[Dataset entries]
::::::
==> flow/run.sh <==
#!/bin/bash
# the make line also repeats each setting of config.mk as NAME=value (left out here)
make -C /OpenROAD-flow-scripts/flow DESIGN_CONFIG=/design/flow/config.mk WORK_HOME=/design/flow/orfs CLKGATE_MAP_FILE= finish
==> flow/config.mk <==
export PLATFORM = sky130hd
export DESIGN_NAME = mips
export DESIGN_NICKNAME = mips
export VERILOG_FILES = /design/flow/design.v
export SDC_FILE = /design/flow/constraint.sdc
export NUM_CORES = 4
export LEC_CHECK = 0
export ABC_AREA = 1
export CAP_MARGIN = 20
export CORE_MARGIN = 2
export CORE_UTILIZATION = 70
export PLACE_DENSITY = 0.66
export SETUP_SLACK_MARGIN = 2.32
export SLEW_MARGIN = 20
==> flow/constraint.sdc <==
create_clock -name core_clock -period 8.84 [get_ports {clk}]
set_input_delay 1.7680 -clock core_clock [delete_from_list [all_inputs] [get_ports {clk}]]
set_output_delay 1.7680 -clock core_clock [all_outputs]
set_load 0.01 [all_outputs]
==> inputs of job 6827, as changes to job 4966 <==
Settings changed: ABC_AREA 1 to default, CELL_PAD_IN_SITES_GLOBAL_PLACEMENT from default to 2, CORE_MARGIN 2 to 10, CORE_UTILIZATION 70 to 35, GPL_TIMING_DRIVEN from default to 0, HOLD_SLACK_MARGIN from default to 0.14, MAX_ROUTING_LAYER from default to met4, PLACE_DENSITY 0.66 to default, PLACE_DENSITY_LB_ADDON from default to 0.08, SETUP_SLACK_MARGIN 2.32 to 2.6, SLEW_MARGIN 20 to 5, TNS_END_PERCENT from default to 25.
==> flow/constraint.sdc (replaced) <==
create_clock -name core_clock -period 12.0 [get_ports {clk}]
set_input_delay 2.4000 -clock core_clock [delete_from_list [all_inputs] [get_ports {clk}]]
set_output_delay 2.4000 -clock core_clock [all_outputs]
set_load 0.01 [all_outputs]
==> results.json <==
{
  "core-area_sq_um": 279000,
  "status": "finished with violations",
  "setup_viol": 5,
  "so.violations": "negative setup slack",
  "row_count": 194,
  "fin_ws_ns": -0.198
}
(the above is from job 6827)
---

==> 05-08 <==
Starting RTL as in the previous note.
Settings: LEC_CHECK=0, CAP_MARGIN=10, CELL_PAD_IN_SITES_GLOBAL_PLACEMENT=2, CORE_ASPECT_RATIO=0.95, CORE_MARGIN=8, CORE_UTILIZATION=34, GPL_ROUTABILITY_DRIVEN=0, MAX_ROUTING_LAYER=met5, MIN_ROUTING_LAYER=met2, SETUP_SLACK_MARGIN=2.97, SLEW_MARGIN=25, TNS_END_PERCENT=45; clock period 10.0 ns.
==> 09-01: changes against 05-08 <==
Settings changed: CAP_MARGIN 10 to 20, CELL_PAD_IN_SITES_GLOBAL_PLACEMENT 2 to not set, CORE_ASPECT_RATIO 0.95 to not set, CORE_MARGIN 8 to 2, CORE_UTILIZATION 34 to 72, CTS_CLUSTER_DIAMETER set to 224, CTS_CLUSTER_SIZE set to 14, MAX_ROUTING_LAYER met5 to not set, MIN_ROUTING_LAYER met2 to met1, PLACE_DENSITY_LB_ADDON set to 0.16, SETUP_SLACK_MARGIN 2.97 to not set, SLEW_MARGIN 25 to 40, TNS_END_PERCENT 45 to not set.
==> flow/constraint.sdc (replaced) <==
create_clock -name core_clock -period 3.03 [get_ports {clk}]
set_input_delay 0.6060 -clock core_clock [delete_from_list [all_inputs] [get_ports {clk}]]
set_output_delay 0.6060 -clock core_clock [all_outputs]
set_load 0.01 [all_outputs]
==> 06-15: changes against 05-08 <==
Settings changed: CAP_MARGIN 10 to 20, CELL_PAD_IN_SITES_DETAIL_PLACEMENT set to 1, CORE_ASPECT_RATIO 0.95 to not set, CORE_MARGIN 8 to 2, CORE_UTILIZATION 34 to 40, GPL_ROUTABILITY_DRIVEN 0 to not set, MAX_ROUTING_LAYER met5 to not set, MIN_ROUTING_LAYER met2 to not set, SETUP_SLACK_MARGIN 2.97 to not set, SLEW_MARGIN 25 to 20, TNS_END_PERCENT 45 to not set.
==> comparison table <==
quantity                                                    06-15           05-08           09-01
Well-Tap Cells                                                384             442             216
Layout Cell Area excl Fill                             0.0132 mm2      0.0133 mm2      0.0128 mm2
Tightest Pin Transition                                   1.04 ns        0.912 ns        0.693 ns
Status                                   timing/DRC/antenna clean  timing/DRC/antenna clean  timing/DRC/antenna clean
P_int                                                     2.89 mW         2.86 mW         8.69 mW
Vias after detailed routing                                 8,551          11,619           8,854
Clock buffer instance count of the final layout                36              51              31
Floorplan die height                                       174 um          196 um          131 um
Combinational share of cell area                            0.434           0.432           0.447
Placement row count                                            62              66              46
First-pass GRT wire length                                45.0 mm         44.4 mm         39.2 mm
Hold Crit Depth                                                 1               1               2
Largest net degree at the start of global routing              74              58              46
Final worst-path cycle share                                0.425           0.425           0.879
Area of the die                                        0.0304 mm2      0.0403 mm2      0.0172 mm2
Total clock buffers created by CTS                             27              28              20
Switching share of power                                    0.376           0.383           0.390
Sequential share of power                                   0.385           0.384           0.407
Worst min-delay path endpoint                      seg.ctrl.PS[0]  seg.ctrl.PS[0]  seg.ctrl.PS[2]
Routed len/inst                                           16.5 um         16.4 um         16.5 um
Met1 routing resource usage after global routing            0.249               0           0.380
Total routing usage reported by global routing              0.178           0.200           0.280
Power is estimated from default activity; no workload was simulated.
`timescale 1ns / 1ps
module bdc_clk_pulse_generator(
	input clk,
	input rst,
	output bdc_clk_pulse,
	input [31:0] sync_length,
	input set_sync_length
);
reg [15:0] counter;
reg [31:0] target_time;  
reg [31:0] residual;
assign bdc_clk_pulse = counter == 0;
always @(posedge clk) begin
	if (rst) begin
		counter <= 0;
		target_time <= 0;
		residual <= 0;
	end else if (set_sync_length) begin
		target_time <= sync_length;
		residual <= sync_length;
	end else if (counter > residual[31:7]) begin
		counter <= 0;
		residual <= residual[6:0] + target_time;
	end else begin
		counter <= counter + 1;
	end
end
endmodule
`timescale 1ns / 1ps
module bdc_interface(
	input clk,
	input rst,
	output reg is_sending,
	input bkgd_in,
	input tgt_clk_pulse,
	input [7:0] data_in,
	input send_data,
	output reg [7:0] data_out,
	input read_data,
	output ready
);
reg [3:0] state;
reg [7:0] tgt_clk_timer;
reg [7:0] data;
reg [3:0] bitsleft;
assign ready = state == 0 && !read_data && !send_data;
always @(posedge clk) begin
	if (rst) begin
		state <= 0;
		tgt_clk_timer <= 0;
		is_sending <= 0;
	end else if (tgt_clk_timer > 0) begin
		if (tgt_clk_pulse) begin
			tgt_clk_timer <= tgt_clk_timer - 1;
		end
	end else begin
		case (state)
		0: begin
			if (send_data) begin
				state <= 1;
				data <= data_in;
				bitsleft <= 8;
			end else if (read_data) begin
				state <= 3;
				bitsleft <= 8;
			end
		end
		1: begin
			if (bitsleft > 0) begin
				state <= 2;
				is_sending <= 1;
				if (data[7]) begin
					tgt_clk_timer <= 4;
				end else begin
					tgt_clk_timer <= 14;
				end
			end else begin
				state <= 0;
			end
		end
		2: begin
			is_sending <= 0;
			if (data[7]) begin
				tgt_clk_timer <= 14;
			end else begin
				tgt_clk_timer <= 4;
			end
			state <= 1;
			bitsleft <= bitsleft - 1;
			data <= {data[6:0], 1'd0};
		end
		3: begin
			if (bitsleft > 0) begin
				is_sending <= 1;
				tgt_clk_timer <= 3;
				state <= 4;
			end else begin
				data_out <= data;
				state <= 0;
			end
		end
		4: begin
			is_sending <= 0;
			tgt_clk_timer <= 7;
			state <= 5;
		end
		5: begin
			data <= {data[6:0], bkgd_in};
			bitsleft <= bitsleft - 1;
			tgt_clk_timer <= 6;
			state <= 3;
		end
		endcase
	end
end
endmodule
::::::
Exercise requirements: Set apart and copy each line of the records that holds the word "path".

Written answer:
Final worst-path cycle share                                0.425           0.425           0.879
Worst min-delay path endpoint                      seg.ctrl.PS[0]  seg.ctrl.PS[0]  seg.ctrl.PS[2]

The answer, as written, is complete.